The producers of the controversial Inxeba (The Wound) have defended the film and the right to free expression amid attempts to block the film’s release in South Africa.
Protest action by cultural activists has seen several cinemas forced to cancel screenings of Inxeba, which has been shown across the continent and around the world to widespread critical acclaim.
To date, it has won 19 awards at 44 festivals in more than 25 countries worldwide including South Africa. On Friday, it was announced that the film has been nominated for 8 South African Film and Television Awards (SAFTAS).
Mambaonline is aware of cinemas in East London, Port Elizabeth, Cape Town and Johannesburg that have postponed screenings or canceled the exhibition of the film entirely following protests and threats to damage property and attack staff members.
The Man and Boy Foundation (MBF), which promotes “safe traditional initiation practice”, is one of the organisations behind the alarming intimidation and attack on freedoms of speech and expression. The group claims that the film’s depiction of sacred traditional initiation practices is an assault on Xhosa culture.
In an interview on ANN7 last night, MBF executive director Nkululeko Nxesi said that, “99% of the South Africa population are against this movie”. He subsequently contradicted himself by stating that the filmmakers have set out to divide “the black population” and “get black people to fight amongst themselves”.
Indigenous Film Distribution, the company releasing the film in South Africa, has pointed out that this statement is blatantly untrue. “Ahead of its opening weekend, pre-screenings were held around the country, and 85% of people who attended gave it the thumbs up,” said managing director Helen Kuun in a statement. “It was also the number one film at seven of the venues where it screened on Friday.”
Since July 2017, the film has been screened around the country to encourage discussion and dialogue between the filmmakers and various audiences. “We took the film into several spaces across the country, particularly those that do not have access to cinemas in their communities and made absolutely sure to do this in the Eastern Cape above all,” commented producer Cait Pansegrouw.
She refuted Nxesi’s claim that the filmmakers had only engaged with gay communities on this film to the exclusion of other stakeholders.
“There was no focus on specific sectors of the population, as stated by the Man and Boy Foundation representative on ANN7 yesterday. All screenings were open to anyone who RSVP’d to attend.
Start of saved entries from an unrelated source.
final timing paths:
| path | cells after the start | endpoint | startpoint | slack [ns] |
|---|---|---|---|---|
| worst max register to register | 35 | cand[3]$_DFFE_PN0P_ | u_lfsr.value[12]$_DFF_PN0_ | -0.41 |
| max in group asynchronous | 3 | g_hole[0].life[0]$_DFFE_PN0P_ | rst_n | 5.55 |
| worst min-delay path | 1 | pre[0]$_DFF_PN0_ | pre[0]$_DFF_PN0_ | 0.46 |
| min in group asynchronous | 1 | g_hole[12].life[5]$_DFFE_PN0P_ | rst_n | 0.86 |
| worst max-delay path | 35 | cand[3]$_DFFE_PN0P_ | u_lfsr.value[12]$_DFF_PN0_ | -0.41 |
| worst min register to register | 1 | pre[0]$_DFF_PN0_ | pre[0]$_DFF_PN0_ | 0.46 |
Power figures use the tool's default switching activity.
$ cat src/rtl/store_commit_buffer_sb_lane_align.sv
// Turns size + low address bits + LSB-aligned data into byte enables and lane-replicated data.
module sb_lane_align
  import store_commit_buffer_pkg::*;
(
  input  logic [1:0]  size,
  input  logic [1:0]  addr_lo,
  input  logic [31:0] data,
  output logic [3:0]  be,
  output logic [31:0] lane_data
);
  always_comb begin
    be        = 4'h0;
    lane_data = data;
    case (sb_size_e'(size))
      SZ_BYTE: begin
        be        = 4'b0001 << addr_lo;
        lane_data = {NUM_LANES{data[7:0]}};
      end
      SZ_HALF: begin
        be        = 4'b0011 << {addr_lo[1], 1'b0};
        lane_data = {2{data[15:0]}};
      end
      SZ_WORD: be = 4'hF;
      default: be = 4'h0;
    endcase
  end
endmodule

$ cat src/rtl/store_commit_buffer.sv
// Store buffer: holds speculative stores, commits in ROB order, drains committed stores in order.
// Define STORE_FWD_EN to add the youngest-match store-to-load forwarding port.
module store_commit_buffer
  import store_commit_buffer_pkg::*;
(
  input  logic                clk,
  input  logic                rst_n,
  input  logic                alloc_valid_i,
  input  logic [ROB_ID_W-1:0] alloc_rob_id_i,
  output logic                alloc_ready_o,
  output logic [PTR_W-1:0]    alloc_sb_id_o,
  input  logic                exec_valid_i,
  input  logic [PTR_W-1:0]    exec_sb_id_i,
  input  logic [31:0]         exec_addr_i,
  input  logic [31:0]         exec_data_i,
  input  logic [1:0]          exec_size_i,
  input  logic                commit_valid_i,
  input  logic [ROB_ID_W-1:0] commit_rob_id_i,
  input  logic                flush_i,
  store_commit_buffer_if.master mem,
  output logic                commit_err_o,
  output logic                full_o,
  output logic                empty_o,
  output logic [PTR_W:0]      count_o
`ifdef STORE_FWD_EN
  ,
  input  logic [31:0]         fwd_addr_i,
  output logic                fwd_hit_o,
  output logic [31:0]         fwd_data_o,
  output logic [3:0]          fwd_be_o
`endif
);
  localparam logic [PTR_W:0] FULL_CNT = (PTR_W+1)'(SB_ENTRIES);

  sb_state_e        st_q [SB_ENTRIES];
  sb_state_e        st_d [SB_ENTRIES];
  sb_entry_t        ent_q [SB_ENTRIES];
  logic [PTR_W-1:0] head_q, cmt_q, tail_q, cmt_d;
  logic [PTR_W:0]   count_q, ncmt_q, ncmt_d;
  drain_state_e     dr_q, dr_d;
  logic             alloc_fire, exec_fire, commit_ok, head_cmt, dr_load, drain_fire;
  logic             commit_err_q;
  logic [31:0]      req_addr_q, req_data_q, head_data;
  logic [3:0]       req_be_q, head_be;

  assign full_o        = (count_q == FULL_CNT);
  assign empty_o       = (count_q == '0);
  assign count_o       = count_q;
  assign alloc_ready_o = !full_o;
  assign alloc_sb_id_o = tail_q;
  assign commit_err_o  = commit_err_q;

  assign alloc_fire = alloc_valid_i && alloc_ready_o && !flush_i;
  assign exec_fire  = exec_valid_i && !flush_i && (st_q[exec_sb_id_i] == ST_ALLOC);
  assign commit_ok  = commit_valid_i && (st_q[cmt_q] == ST_EXEC) &&
                      (ent_q[cmt_q].rob_id == commit_rob_id_i);
  assign cmt_d      = cmt_q + PTR_W'(commit_ok);
  // Committed-entry count is tracked separately: cmt_ptr - head aliases to 0 when all 16 are committed.
  assign ncmt_d     = ncmt_q + (PTR_W+1)'(commit_ok) - (PTR_W+1)'(drain_fire);
  // Bypass the commit pulse so the request can appear the cycle right after commit.
  assign head_cmt   = (st_q[head_q] == ST_CMT) || (commit_ok && (cmt_q == head_q));

  // Commit is applied before flush, so a store committed in the flush cycle survives.
  always_comb begin
    for (int i = 0; i < SB_ENTRIES; i++) st_d[i] = st_q[i];
    if (alloc_fire) st_d[tail_q]       = ST_ALLOC;
    if (exec_fire)  st_d[exec_sb_id_i] = ST_EXEC;
    if (commit_ok)  st_d[cmt_q]        = ST_CMT;
    if (drain_fire) st_d[head_q]       = ST_FREE;
    if (flush_i)
      for (int i = 0; i < SB_ENTRIES; i++)
        if (st_d[i] == ST_ALLOC || st_d[i] == ST_EXEC) st_d[i] = ST_FREE;
  end

  always_ff @(posedge clk or negedge rst_n) begin
    if (!rst_n) begin
      for (int i = 0; i < SB_ENTRIES; i++) begin
        st_q[i]  <= ST_FREE;
        ent_q[i] <= '0;
      end
      head_q       <= '0;
      cmt_q        <= '0;
      tail_q       <= '0;
      count_q      <= '0;
      ncmt_q       <= '0;
      commit_err_q <= 1'b0;
    end else begin
      for (int i = 0; i < SB_ENTRIES; i++) st_q[i] <= st_d[i];
      if (alloc_fire) ent_q[tail_q].rob_id <= alloc_rob_id_i;
      if (exec_fire) begin
        ent_q[exec_sb_id_i].addr <= exec_addr_i;
        ent_q[exec_sb_id_i].data <= exec_data_i;
        ent_q[exec_sb_id_i].size <= exec_size_i;
      end
      cmt_q  <= cmt_d;
      ncmt_q <= ncmt_d;
      if (drain_fire) head_q <= head_q + 1'b1;
      if (flush_i) begin
        tail_q  <= cmt_d;
        count_q <= ncmt_d;
      end else begin
        if (alloc_fire) tail_q <= tail_q + 1'b1;
        count_q <= count_q + (PTR_W+1)'(alloc_fire) - (PTR_W+1)'(drain_fire);
      end
      commit_err_q <= commit_valid_i && !commit_ok;
    end
  end

  sb_lane_align u_drain_align (
    .size      (ent_q[head_q].size),
    .addr_lo   (ent_q[head_q].addr[1:0]),
    .data      (ent_q[head_q].data),
    .be        (head_be),
    .lane_data (head_data)
  );

  always_ff @(posedge clk or negedge rst_n) begin
    if (!rst_n) dr_q <= DR_IDLE;
    else        dr_q <= dr_d;
  end

  always_comb begin
    dr_d       = dr_q;
    dr_load    = 1'b0;
    drain_fire = 1'b0;
    case (dr_q)
      DR_IDLE: if (head_cmt) begin
        dr_d    = DR_REQ;
        dr_load = 1'b1;
      end
      DR_REQ: if (mem.mem_req_ready_i) begin
        dr_d       = DR_IDLE;
        drain_fire = 1'b1;
      end
      default: dr_d = DR_IDLE;
    endcase
  end

  always_ff @(posedge clk or negedge rst_n) begin
    if (!rst_n) begin
      req_addr_q <= '0;
      req_data_q <= '0;
      req_be_q   <= '0;
    end else if (dr_load) begin
      req_addr_q <= {ent_q[head_q].addr[31:2], 2'b00};
      req_data_q <= head_data;
      req_be_q   <= head_be;
    end
  end

  assign mem.mem_req_valid_o = (dr_q == DR_REQ);
  assign mem.mem_req_addr_o  = req_addr_q;
  assign mem.mem_req_data_o  = req_data_q;
  assign mem.mem_req_be_o    = req_be_q;

`ifdef STORE_FWD_EN
  logic [3:0]       e_be   [SB_ENTRIES];
  logic [31:0]      e_data [SB_ENTRIES];
  logic [PTR_W-1:0] fwd_idx;
  logic             unused_fwd_lo;
  assign unused_fwd_lo = ^fwd_addr_i[1:0];

  for (genvar g = 0; g < SB_ENTRIES; g++) begin : g_fwd
    sb_lane_align u_align (
      .size      (ent_q[g].size),
      .addr_lo   (ent_q[g].addr[1:0]),
      .data      (ent_q[g].data),
      .be        (e_be[g]),
      .lane_data (e_data[g])
    );
  end

  // Walk oldest to youngest; later hits overwrite so the youngest match wins.
  always_comb begin
    fwd_hit_o  = 1'b0;
    fwd_data_o = '0;
    fwd_be_o   = '0;
    fwd_idx    = head_q;
    for (int k = 0; k < SB_ENTRIES; k++) begin
      fwd_idx = head_q + PTR_W'(k);
      if ((st_q[fwd_idx] == ST_EXEC || st_q[fwd_idx] == ST_CMT) &&
          ent_q[fwd_idx].addr[31:2] == fwd_addr_i[31:2]) begin
        fwd_hit_o  = 1'b1;
        fwd_data_o = e_data[fwd_idx];
        fwd_be_o   = e_be[fwd_idx];
      end
    end
  end
`endif
endmodule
To imply that we purposely excluded certain people or organisations from seeing the film is just not true,” insisted Pansegrouw.
Trengove noted that, “Inxeba is not the first piece of work to speak about initiation and I’m certain it won’t be the last.”
“It’s a complete fallacy to say that the film exposes anything that is not already known. I must state categorically that we did a tremendous amount of research, working with Xhosa men who have been through initiation, in writing and developing this film,” he said.
“Nobody is forced to see Inxeba. But South Africans have every right to watch and engage with it.” added producer Elias Ribeiro. “Protesters at several cinemas warned staff that they would follow them home and kill them if the screening of the film went ahead. This is not acceptable in a democratic society.”
Inxeba’s executive producer, Batana Vundla, earlier told Mambaonline that the basis of the protests is nothing less than homophobia. He said that the true objection by the groups to the film is “the idea of men within their sacred context having same-sex love. That’s the crux of what this is about.”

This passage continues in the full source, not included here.